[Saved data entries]
·····
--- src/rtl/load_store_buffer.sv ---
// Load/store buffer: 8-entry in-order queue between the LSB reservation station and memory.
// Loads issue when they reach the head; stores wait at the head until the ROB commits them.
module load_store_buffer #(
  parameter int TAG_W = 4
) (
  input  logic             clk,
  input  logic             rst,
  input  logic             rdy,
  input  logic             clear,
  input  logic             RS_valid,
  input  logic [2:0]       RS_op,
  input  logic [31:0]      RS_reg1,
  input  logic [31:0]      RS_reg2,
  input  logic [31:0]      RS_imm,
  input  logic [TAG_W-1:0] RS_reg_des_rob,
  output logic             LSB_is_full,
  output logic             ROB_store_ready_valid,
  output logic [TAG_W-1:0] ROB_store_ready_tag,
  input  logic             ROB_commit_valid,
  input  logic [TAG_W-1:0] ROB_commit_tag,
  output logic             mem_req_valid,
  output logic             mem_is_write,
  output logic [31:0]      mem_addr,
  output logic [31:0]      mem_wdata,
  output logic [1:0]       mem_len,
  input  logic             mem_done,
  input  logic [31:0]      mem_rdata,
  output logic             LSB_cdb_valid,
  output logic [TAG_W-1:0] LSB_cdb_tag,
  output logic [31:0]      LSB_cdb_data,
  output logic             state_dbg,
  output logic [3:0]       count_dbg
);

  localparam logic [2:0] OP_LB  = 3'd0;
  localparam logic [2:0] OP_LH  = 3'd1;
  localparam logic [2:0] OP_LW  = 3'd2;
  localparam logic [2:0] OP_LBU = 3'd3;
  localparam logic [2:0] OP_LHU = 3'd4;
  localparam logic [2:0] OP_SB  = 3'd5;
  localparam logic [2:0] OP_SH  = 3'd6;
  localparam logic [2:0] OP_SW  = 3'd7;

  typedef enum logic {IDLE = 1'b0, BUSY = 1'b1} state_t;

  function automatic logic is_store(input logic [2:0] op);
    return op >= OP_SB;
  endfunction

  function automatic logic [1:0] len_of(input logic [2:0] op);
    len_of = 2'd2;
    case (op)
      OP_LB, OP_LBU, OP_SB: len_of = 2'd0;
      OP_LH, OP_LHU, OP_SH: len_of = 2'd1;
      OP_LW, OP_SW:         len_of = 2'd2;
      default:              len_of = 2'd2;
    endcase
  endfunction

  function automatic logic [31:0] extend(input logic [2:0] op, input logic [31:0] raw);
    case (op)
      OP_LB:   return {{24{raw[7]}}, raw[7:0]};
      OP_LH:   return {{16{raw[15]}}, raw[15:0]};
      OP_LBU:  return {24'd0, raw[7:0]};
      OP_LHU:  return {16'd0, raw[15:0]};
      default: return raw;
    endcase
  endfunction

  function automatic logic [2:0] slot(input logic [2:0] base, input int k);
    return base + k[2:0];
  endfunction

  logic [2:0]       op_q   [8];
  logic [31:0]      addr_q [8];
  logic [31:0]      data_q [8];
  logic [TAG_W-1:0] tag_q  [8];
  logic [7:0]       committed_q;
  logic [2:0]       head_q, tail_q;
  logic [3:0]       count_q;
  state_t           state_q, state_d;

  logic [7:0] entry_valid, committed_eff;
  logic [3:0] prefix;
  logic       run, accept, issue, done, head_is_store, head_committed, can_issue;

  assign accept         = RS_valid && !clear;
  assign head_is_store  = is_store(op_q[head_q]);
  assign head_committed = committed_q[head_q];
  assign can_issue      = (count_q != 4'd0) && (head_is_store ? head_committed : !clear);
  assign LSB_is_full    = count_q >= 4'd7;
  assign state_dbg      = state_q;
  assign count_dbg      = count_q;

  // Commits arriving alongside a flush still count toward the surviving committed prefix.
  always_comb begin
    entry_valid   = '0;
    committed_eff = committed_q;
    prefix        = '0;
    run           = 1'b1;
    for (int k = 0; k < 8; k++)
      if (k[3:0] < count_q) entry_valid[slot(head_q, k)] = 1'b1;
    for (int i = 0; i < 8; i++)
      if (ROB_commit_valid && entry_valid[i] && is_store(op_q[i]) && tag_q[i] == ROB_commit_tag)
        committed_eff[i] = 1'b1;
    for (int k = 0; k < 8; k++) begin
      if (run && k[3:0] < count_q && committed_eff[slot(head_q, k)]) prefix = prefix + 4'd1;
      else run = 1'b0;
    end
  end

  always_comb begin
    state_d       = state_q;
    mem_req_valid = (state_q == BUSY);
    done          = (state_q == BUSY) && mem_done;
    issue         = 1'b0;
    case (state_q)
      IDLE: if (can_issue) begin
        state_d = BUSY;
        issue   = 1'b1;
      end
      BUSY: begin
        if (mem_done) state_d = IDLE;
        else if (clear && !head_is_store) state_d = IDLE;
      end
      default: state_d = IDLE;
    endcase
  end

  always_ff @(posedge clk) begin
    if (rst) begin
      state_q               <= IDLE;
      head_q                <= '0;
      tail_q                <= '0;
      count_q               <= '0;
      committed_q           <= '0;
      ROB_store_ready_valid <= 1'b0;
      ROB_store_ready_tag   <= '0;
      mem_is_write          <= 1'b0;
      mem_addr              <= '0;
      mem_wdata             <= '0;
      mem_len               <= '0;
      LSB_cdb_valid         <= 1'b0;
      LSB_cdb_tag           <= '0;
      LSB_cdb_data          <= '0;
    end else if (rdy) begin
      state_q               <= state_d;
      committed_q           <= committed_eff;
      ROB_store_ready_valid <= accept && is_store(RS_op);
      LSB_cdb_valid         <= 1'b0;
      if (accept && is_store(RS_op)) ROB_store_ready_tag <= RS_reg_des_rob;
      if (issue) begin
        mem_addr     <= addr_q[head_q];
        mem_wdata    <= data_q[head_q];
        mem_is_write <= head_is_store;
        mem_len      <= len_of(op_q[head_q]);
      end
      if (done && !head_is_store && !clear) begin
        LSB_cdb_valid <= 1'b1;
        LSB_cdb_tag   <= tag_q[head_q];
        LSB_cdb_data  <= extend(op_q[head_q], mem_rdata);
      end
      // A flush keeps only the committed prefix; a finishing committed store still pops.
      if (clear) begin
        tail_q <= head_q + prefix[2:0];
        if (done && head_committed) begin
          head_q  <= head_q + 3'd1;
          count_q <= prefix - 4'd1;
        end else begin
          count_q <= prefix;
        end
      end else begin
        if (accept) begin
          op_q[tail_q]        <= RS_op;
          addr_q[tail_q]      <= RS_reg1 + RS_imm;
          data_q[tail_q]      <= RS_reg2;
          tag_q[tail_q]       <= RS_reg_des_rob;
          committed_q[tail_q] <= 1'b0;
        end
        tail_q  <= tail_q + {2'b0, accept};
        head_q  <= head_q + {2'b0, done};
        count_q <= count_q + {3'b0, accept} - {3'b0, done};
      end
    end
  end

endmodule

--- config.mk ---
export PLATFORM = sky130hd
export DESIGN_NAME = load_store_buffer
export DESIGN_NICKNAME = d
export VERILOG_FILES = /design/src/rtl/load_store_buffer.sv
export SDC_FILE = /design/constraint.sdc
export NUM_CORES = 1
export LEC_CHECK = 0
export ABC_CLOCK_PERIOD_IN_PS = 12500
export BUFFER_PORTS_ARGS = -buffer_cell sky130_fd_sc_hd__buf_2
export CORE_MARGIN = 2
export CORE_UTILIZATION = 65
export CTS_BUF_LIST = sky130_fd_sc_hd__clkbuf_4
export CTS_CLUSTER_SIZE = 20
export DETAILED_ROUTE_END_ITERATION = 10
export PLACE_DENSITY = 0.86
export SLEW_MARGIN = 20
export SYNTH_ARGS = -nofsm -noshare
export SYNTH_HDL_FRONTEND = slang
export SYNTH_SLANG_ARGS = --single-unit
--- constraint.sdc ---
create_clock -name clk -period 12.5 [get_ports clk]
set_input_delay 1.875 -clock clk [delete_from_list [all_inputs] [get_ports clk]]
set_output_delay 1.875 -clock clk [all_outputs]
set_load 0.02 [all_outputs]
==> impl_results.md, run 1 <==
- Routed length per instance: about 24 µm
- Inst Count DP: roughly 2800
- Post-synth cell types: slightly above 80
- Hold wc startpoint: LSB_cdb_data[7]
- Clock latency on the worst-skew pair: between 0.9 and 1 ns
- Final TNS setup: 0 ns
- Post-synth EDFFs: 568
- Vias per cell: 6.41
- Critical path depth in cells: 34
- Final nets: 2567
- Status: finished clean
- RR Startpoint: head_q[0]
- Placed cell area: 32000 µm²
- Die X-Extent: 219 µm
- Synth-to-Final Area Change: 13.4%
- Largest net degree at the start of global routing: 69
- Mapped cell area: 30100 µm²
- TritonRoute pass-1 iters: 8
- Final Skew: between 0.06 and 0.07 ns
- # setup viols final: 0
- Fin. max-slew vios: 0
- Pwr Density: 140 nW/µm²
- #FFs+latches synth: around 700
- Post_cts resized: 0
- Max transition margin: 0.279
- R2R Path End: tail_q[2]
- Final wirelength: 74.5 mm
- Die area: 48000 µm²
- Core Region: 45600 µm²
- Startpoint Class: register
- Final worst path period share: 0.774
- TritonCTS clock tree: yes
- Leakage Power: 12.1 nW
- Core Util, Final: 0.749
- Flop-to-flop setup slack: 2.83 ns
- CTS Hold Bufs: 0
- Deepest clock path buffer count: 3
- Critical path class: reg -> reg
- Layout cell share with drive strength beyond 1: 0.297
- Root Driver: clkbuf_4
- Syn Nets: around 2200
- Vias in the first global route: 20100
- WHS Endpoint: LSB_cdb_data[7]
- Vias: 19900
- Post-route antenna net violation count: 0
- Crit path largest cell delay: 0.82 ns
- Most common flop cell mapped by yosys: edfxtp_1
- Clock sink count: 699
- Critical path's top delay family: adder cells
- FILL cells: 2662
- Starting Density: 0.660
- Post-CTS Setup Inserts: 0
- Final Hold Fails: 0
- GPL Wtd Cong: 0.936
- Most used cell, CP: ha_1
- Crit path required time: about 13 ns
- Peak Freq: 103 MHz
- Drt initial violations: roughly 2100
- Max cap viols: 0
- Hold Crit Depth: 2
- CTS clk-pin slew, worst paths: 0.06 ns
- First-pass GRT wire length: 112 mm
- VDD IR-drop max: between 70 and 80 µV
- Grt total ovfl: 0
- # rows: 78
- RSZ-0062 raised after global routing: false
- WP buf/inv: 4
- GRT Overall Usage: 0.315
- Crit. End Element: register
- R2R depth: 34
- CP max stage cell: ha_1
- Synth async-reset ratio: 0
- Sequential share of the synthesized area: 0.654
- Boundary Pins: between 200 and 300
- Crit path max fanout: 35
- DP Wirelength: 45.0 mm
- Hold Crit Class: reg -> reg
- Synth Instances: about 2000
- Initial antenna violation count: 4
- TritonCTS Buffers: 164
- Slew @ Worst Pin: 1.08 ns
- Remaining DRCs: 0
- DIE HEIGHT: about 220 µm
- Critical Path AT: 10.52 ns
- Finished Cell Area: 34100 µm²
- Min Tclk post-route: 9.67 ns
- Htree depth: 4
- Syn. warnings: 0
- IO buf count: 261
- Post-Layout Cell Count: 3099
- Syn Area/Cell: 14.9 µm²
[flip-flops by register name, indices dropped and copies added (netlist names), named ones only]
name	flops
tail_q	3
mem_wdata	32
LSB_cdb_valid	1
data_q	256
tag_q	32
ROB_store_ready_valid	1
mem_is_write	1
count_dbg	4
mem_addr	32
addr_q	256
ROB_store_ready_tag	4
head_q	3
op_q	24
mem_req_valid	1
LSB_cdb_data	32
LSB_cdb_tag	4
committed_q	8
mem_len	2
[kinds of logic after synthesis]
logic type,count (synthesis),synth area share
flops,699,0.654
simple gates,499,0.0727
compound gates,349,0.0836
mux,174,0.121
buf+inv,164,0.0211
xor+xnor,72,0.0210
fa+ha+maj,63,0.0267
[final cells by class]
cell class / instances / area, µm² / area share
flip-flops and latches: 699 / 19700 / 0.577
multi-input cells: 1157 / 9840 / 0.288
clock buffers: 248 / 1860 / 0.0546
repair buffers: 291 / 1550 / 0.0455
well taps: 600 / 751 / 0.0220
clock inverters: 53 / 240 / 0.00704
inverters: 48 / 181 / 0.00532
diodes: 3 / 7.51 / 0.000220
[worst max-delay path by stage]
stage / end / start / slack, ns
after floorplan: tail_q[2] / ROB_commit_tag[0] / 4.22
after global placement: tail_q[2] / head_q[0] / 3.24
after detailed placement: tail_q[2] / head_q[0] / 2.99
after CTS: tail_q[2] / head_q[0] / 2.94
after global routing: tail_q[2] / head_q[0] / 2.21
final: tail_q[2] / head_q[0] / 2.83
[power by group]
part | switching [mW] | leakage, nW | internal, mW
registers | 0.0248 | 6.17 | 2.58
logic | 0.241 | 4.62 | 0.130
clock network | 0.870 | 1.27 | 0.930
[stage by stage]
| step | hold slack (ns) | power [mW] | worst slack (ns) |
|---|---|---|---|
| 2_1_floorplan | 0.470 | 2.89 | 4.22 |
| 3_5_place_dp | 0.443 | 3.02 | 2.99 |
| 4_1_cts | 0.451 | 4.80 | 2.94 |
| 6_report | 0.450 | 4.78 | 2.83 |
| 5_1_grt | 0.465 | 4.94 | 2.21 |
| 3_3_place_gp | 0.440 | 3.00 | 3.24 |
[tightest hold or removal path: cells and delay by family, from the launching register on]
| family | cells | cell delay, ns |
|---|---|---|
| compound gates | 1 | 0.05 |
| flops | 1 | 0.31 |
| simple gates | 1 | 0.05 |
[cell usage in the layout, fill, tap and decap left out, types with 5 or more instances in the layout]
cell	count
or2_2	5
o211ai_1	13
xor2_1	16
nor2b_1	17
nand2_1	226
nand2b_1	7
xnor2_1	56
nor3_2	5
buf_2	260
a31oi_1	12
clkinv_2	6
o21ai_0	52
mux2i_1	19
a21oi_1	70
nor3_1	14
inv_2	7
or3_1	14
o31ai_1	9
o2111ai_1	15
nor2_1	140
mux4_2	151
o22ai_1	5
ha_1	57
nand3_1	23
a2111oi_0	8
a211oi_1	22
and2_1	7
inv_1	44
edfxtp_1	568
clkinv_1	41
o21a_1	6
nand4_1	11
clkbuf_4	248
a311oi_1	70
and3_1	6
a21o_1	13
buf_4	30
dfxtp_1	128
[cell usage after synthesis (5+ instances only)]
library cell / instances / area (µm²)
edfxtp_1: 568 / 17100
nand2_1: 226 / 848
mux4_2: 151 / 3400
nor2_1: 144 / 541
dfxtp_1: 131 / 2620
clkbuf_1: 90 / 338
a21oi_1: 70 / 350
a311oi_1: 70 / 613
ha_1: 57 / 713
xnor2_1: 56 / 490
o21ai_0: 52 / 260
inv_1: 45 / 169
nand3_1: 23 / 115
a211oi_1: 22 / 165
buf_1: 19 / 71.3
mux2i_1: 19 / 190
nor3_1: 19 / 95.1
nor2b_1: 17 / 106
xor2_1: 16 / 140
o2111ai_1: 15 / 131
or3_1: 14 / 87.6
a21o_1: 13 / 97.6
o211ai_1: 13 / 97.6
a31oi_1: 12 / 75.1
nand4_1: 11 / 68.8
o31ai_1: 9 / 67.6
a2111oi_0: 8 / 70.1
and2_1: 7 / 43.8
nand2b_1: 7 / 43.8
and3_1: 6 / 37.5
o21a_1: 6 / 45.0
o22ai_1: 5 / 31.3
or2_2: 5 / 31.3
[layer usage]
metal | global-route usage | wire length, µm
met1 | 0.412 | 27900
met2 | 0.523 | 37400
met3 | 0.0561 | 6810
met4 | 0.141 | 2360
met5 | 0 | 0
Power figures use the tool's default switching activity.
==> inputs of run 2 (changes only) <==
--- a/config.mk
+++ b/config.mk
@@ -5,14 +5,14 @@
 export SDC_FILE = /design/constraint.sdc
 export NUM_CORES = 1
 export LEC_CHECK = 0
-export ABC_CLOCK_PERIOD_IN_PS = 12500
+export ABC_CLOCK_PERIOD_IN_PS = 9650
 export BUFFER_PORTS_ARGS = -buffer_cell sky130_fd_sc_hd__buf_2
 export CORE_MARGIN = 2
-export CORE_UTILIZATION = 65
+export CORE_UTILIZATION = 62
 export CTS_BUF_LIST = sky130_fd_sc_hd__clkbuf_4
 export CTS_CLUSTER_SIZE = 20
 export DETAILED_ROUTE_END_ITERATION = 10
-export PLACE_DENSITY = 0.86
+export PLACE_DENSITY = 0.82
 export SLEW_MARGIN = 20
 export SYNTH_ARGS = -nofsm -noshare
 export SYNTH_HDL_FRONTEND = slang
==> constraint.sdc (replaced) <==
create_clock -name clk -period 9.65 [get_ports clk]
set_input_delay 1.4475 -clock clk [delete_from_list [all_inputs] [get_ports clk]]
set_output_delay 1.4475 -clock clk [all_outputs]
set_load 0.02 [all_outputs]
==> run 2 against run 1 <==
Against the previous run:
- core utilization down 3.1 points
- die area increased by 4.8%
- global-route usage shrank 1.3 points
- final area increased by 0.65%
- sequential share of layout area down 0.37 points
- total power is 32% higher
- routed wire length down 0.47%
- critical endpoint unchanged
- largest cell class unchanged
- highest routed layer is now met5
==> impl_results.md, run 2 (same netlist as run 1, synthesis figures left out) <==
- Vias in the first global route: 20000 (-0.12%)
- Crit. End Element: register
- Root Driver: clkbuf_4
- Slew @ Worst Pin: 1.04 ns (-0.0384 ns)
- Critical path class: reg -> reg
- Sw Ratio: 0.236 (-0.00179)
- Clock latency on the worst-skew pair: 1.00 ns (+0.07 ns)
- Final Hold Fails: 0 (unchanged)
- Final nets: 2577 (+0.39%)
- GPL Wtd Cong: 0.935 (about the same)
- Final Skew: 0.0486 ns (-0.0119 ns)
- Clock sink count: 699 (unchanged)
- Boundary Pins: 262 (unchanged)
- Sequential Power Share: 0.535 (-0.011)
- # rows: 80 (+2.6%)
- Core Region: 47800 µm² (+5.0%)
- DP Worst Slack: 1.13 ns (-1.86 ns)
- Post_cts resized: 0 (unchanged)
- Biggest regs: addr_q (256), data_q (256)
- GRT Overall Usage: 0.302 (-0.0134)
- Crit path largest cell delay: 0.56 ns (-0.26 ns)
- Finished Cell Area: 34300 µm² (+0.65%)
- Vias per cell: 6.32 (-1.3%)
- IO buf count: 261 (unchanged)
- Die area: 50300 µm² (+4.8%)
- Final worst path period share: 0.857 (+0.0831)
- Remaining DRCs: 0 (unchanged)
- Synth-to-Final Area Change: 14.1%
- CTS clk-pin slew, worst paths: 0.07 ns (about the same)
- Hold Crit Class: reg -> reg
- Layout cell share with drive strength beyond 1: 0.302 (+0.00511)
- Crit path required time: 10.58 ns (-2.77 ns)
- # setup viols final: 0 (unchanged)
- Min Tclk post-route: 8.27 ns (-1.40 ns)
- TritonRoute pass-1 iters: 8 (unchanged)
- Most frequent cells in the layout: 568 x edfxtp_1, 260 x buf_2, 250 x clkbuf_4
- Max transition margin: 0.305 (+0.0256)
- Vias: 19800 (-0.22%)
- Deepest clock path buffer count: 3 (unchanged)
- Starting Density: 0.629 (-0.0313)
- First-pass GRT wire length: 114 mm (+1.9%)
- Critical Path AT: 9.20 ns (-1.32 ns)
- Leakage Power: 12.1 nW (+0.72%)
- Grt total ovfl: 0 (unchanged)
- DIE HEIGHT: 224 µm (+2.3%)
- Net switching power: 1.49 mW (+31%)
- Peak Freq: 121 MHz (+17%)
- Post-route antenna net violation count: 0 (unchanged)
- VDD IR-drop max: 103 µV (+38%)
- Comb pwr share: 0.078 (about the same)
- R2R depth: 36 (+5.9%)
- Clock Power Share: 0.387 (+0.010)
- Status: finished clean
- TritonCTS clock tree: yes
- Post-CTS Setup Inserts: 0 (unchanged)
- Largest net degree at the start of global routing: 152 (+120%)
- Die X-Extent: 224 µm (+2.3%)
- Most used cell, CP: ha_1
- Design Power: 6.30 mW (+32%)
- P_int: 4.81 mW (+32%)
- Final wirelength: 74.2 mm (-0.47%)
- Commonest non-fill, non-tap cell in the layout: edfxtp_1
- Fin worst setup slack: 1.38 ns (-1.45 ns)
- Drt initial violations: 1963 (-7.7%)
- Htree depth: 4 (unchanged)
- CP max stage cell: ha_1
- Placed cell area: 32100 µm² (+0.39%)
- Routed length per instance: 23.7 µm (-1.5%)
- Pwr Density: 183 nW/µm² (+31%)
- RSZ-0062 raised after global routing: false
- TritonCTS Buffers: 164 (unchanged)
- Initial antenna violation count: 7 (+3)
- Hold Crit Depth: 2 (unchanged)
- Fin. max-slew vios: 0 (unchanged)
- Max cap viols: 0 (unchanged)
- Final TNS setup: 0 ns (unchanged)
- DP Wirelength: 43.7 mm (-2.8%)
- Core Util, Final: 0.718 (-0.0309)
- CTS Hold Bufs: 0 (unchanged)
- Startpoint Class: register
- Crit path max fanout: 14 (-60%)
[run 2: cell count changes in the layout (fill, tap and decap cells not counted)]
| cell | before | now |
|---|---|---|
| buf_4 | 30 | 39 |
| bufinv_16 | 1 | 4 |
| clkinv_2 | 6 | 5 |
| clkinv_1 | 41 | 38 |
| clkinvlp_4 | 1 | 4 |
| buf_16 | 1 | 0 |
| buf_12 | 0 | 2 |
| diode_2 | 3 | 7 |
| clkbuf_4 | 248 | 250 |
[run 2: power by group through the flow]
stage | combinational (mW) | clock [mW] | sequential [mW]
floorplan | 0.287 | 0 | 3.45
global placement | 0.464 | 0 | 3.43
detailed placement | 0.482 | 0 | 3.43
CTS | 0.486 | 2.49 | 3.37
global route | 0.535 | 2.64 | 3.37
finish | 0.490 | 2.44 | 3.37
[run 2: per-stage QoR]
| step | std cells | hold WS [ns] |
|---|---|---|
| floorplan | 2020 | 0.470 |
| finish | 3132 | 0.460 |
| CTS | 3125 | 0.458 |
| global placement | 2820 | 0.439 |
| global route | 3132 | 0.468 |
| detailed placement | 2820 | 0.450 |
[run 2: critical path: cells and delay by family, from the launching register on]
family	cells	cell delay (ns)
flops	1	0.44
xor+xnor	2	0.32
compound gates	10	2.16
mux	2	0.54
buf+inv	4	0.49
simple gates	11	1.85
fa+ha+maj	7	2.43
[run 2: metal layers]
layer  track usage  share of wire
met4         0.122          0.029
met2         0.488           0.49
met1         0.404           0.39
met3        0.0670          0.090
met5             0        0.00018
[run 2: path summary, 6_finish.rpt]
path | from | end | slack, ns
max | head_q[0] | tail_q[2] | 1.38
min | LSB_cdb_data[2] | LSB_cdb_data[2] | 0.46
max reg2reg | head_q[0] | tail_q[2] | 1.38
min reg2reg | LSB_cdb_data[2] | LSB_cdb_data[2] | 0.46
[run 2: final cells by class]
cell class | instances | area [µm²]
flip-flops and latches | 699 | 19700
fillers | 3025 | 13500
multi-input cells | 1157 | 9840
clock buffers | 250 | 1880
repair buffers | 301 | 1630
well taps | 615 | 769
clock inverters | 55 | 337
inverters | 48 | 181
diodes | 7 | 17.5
·····
Start with the line above that contains "- Synth-to-Final Area Change: 13.4%" and stop after the line that contains "- Core Region: 45600 µm²". Output those lines exactly, and only those.

- Synth-to-Final Area Change: 13.4%
- Largest net degree at the start of global routing: 69
- Mapped cell area: 30100 µm²
- TritonRoute pass-1 iters: 8
- Final Skew: between 0.06 and 0.07 ns
- # setup viols final: 0
- Fin. max-slew vios: 0
- Pwr Density: 140 nW/µm²
- #FFs+latches synth: around 700
- Post_cts resized: 0
- Max transition margin: 0.279
- R2R Path End: tail_q[2]
- Final wirelength: 74.5 mm
- Die area: 48000 µm²
- Core Region: 45600 µm²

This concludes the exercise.